Within four years, the York meeting had a plan, had raised funds, and began admitting patients in 1796 to the York Retreat. Three aspects of the Retreat’s early experience deserve mention. First, the retreat promoted the concept of “moral treatment.” Moreover, this emphasized a positive, nurturing, sympathetic attitude towards patients, and a safe, attractive, respectful environment. Second, they found that a surprisingly high number of their patients improved dramatically. This was particularly true if the mental illness was of recent onset. Thirdly, they kept meticulous financial records, and discovered that they could provide kind, compassionate care, and be financially solvent. The Quakers had acquired considerable experience in establishing schools, and obtaining financial support from their members. This fund raising was all the more successful as their cause was embraced and relevant information distributed. So it was that within several years of opening, the York Retreat was regarded locally as a great success. Interested parties came to visit the Retreat and began creating similar institutions.
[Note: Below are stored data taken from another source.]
What follows belongs to an exercise in optimizing a design on an open flow for small area, a short achievable clock period and few clock cycles; a production flow would make more cautious choices. Where RTL was checked, it was by simulation tests only, not by an equivalence proof against the original. Power and IR drop assume default switching activity.

== the reference run ==
==> flow/design.v <==
`timescale 1ns/10ps
module LBP ( clk, reset, gray_addr, gray_req, gray_data, lbp_addr, lbp_write, lbp_data, finish);
input   	clk;
input   	reset;
output  [5:0] 	gray_addr;
output        	gray_req;
input   	[7:0] 	gray_data;
output reg [5:0] 	lbp_addr;
output reg 		lbp_write;
output reg [7:0] 	lbp_data;
output reg 	finish;
reg [5:0] cnt;
wire [2:0] r = cnt[5:3];
wire [2:0] c = cnt[2:0];
wire last = (cnt == 6'd63);
assign gray_addr = cnt;
assign gray_req  = 1'b1;
always @(posedge clk or posedge reset)
begin
	if (reset) cnt <= 6'd0;
	else if (!last) cnt <= cnt + 6'd1;
end
always @(posedge clk)
begin
	finish <= last;
	lbp_write <= !finish && (r >= 3'd2) && (c >= 3'd2);
end
reg [7:0] s1, s2, s3, s4, s5, s6, s7, s8, s9;
wire [7:0] n = gray_data;     
wire [7:0] a = s9;            
wire [7:0] b = s8;            
wire [7:0] cc = s7;           
wire [7:0] d = s1;            
always @(posedge clk)
begin
	s1 <= n; s2 <= s1; s3 <= s2; s4 <= s3; s5 <= s4;
	s6 <= s5; s7 <= s6; s8 <= s7; s9 <= s8;
end
reg [3:0] l0_1, l0_2, l0_3, l0_4, l0_5, l0_6, l0_7, l0_8, l0_9;
reg [7:0] l4;
reg [1:0] l5;
reg       l6;
always @(posedge clk)
begin
	l0_1 <= {d >= n, cc >= n, b >= n, a >= n};
	l0_2 <= l0_1; l0_3 <= l0_2; l0_4 <= l0_3; l0_5 <= l0_4;
	l0_6 <= l0_5; l0_7 <= l0_6; l0_8 <= l0_7; l0_9 <= l0_8;
	l4 <= {l4[6:0], n >= d};
	l5 <= {l5[0], n >= cc};
	l6 <= n >= b;
	lbp_data <= {n >= a, l6, l5[1], l4[7], l0_9};
	lbp_addr <= {r - 3'd1, c - 3'd1};
end
endmodule
make LEC_CHECK=0 CAP_MARGIN=20 CORE_MARGIN=2 CORE_UTILIZATION=55 CTS_BUF_LIST='sky130_fd_sc_hd__clkbuf_8 sky130_fd_sc_hd__clkbuf_4' CTS_CLUSTER_DIAMETER=100 CTS_CLUSTER_SIZE=40 SETUP_SLACK_MARGIN=2.2 SLEW_MARGIN=20 finish   # period 4.0 ns
run.sh (not shown) runs the stock make flow with config.mk's settings and CLKGATE_MAP_FILE= SYNTH_SCRIPT=/design/flow/synth_recipe.tcl, a recipe that flattens the netlist after the stock synthesis.
The reference run completed end to end with timing, DRC and antenna clean.
Testbench counts of the reference run, summed over its fixed seeds: cycles 4,160.
#### Input delta (the trial run over the reference run)
diff --git a/flow/design.v b/flow/design.v
--- a/flow/design.v
+++ b/flow/design.v
@@ -8,22 +8,17 @@
 output reg [5:0] 	lbp_addr;
 output reg 		lbp_write;
 output reg [7:0] 	lbp_data;
-output reg 	finish;
-reg [5:0] cnt;
+output  	finish;
+reg [6:0] cnt;
 wire [2:0] r = cnt[5:3];
 wire [2:0] c = cnt[2:0];
-wire last = (cnt == 6'd63);
-assign gray_addr = cnt;
+assign gray_addr = cnt[5:0];
 assign gray_req  = 1'b1;
+assign finish    = cnt[6];
 always @(posedge clk or posedge reset)
 begin
-	if (reset) cnt <= 6'd0;
-	else if (!last) cnt <= cnt + 6'd1;
-end
-always @(posedge clk)
-begin
-	finish <= last;
-	lbp_write <= !finish && (r >= 3'd2) && (c >= 3'd2);
+	if (reset) cnt <= 7'd0;
+	else if (!cnt[6]) cnt <= cnt + 7'd1;
 end
 reg [7:0] s1, s2, s3, s4, s5, s6, s7, s8, s9;
 wire [7:0] n = gray_data;     
@@ -51,4 +46,9 @@
 	lbp_data <= {n >= a, l6, l5[1], l4[7], l0_9};
 	lbp_addr <= {r - 3'd1, c - 3'd1};
 end
+always @(posedge clk or posedge reset)
+begin
+	if (reset) lbp_write <= 1'b0;
+	else lbp_write <= !cnt[6] && (r >= 3'd2) && (c >= 3'd2);
+end
 endmodule
Notes after the runs:
- When the final numbers for the reference run and the trial run were put side by side, the final cycle utilization of the critical path turned out to be smaller in the trial run.
- The trial run vs. the reference run: non-clock buffer count now larger, global routing usage on met3 now smaller, final core utilization now smaller.
- | peak ir drop on the vdd network | higher: the reference run |
- The trial run reports a lower multi-input gate count than the reference run does.
- When the trial run is set beside the reference run, its routability congestion estimate from global placement turns out to be 1.7% smaller.
- When the trial run is measured against the reference run, its logic depth of the worst setup path including buffers turns out 4 lower.
Testbench counts of the trial run, summed over its fixed seeds: cycles 4,160.

## alpha
LBP, a different RTL version from the one above (not shown whole).
For scale: ~290 cells after synthesis, about 33 I/O pins, about 3800 sq um of cells after synthesis.
==> module LBP, before the edit <==
module LBP ( clk, reset, gray_addr, gray_req, gray_data, lbp_addr, lbp_write, lbp_data, finish);
input   	clk;
input   	reset;
output  [5:0] 	gray_addr;
output        	gray_req;
input   	[7:0] 	gray_data;
output reg [5:0] 	lbp_addr;
output reg 		lbp_write;
output reg [7:0] 	lbp_data;
output reg 	finish;
reg [5:0] cnt;
wire [2:0] r = cnt[5:3];
wire [2:0] c = cnt[2:0];
assign gray_addr = cnt;
assign gray_req  = 1'b1;
always @(posedge clk or posedge reset)
begin
	if (reset) begin
		cnt <= 6'd0;
		finish <= 1'b0;
	end else begin
		cnt <= cnt + 6'd1;
		if (cnt == 6'd63) finish <= 1'b1;
	end
end
always @(posedge clk)
begin
	lbp_write <= !finish && (r >= 3'd2) && (c >= 3'd2);
end
reg [7:0] s1, s2, s3, s4, s5, s6, s7, s8, s9;
wire [7:0] n = gray_data;     
wire [7:0] a = s9;            
wire [7:0] b = s8;            
wire [7:0] cc = s7;           
wire [7:0] d = s1;            
always @(posedge clk)
begin
	s1 <= n; s2 <= s1; s3 <= s2; s4 <= s3; s5 <= s4;
	s6 <= s5; s7 <= s6; s8 <= s7; s9 <= s8;
end
reg [3:0] l0_1, l0_2, l0_3, l0_4, l0_5, l0_6, l0_7, l0_8, l0_9;
reg [7:0] l4;
reg [1:0] l5;
reg       l6;
function [1:0] cmp;   
	input [7:0] x, y;
	reg [7:0] g, p;
	reg [3:0] g2, p2;
	reg [1:0] g4, p4;
	begin
		g = x & ~y;
		p = x | ~y;
		g2 = {g[7] | p[7] & g[6], g[5] | p[5] & g[4], g[3] | p[3] & g[2], g[1] | p[1] & g[0]};
		p2 = {g[7] | p[7] & p[6], g[5] | p[5] & p[4], g[3] | p[3] & p[2], g[1] | p[1] & p[0]};
		g4 = {g2[3] | p2[3] & g2[2], g2[1] | p2[1] & g2[0]};
		p4 = {g2[3] | p2[3] & p2[2], g2[1] | p2[1] & p2[0]};
		cmp = {g4[1] | p4[1] & g4[0], g4[1] | p4[1] & p4[0]};
	end
endfunction
wire [1:0] ca = cmp(a, n), cb = cmp(b, n), cc2 = cmp(cc, n), cd = cmp(d, n);
wire a_ge = ca[0], n_ge_a = ~ca[1];
wire b_ge = cb[0], n_ge_b = ~cb[1];
wire c_ge = cc2[0], n_ge_c = ~cc2[1];
wire d_ge = cd[0], n_ge_d = ~cd[1];
always @(posedge clk)
begin
	l0_1 <= {d_ge, c_ge, b_ge, a_ge};
	l0_2 <= l0_1; l0_3 <= l0_2; l0_4 <= l0_3; l0_5 <= l0_4;
	l0_6 <= l0_5; l0_7 <= l0_6; l0_8 <= l0_7; l0_9 <= l0_8;
	l4 <= {l4[6:0], n_ge_d};
	l5 <= {l5[0], n_ge_c};
	l6 <= n_ge_b;
	lbp_data <= {n_ge_a, l6, l5[1], l4[7], l0_9};
	lbp_addr <= {r - 3'd1, c - 3'd1};
end
endmodule
Settings: LEC_CHECK=0, CAP_MARGIN=20, CORE_MARGIN=2, CORE_UTILIZATION=55, CTS_BUF_LIST=sky130_fd_sc_hd__clkbuf_8 sky130_fd_sc_hd__clkbuf_4, CTS_CLUSTER_DIAMETER=100, CTS_CLUSTER_SIZE=40, SETUP_SLACK_MARGIN=2.3, SLEW_MARGIN=20; clock period 4.0 ns.
standard.sh (not shown) runs the stock make flow with config.mk's settings and CLKGATE_MAP_FILE= SYNTH_SCRIPT=/design/flow/synth_recipe.tcl, a recipe that flattens the netlist after the stock synthesis.
==> flow/flow/run.sh <==
#!/bin/bash
# The standard layout, with plain buf_2 cells as the port buffers and a
# clock tree without dummy loads.
set -euo pipefail
export BUFFER_PORTS_ARGS="-buffer_cell sky130_fd_sc_hd__buf_2"
export CTS_ARGS="-sink_clustering_enable -repair_clock_nets -sink_clustering_size 50 -sink_clustering_max_diameter 100 -buf_list {sky130_fd_sc_hd__clkbuf_16 sky130_fd_sc_hd__clkbuf_8} -root_buf sky130_fd_sc_hd__clkbuf_16 -dont_use_dummy_load -sink_buffer_max_cap_derate 1.0"
bash standard.sh > standard.log 2>&1
alpha finished all stages; the layout is clean.
Testbench counts of alpha, summed over its fixed seeds: cycles 4,160.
In 1799, Scattergood traveled to York where he dined with William Tuke, the founder of the York Retreat. He also stayed at the home of Lindley Murray, one of the original supporters of the York Retreat. The following day, Scattergood visited the Retreat where he met with 30 Quaker patients with mental illness. Scattergood writes in his diary: “We sat in quiet, and I had vented a few tears, and was engaged in supplication.”
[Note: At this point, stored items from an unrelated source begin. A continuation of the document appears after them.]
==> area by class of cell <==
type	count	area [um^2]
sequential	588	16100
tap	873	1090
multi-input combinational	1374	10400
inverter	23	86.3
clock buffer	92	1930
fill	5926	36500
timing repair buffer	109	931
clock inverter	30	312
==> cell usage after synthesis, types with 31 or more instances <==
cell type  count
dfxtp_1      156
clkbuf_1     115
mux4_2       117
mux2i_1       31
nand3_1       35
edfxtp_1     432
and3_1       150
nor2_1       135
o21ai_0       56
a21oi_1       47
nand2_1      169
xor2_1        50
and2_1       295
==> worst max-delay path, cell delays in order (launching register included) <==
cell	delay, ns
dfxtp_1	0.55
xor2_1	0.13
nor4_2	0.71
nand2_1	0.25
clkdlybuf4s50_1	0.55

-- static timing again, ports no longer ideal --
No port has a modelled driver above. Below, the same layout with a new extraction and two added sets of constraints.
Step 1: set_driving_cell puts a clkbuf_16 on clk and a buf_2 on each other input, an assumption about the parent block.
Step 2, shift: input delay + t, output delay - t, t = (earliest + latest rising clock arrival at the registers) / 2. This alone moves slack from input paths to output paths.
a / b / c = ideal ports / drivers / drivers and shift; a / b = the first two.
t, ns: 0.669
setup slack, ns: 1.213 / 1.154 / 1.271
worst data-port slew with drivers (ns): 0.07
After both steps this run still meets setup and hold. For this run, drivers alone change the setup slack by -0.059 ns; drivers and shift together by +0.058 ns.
Scattergood’s visit to the York Retreat occurred near the end of his time in England. While it was to be a seminal event, Scattergood yearned to return to his family in Philadelphia. He writes:
When I view my situation, when I consider the distance I am from my home, how long I have been absent, the afflictions I have passed through…my hear has been sometimes overwhelmed. I hastened to be ready to go home, but here I am yet, as a prisoner in bonds.
Once Scattergood returned to Philadelphia, he became involved with teaching and financial support for a newly created Quaker school in Westtown. Scattergood had a number of anecdotal encounters with troubled souls, including people with severe depression and chronic alcoholism. After meeting such individuals, he would abandon his intended plans and devote hours to counseling them and praying with them. “A friend had tears running from her eyes, and after a time and some conversation, she took courage and told me what sympathy she had felt with me.”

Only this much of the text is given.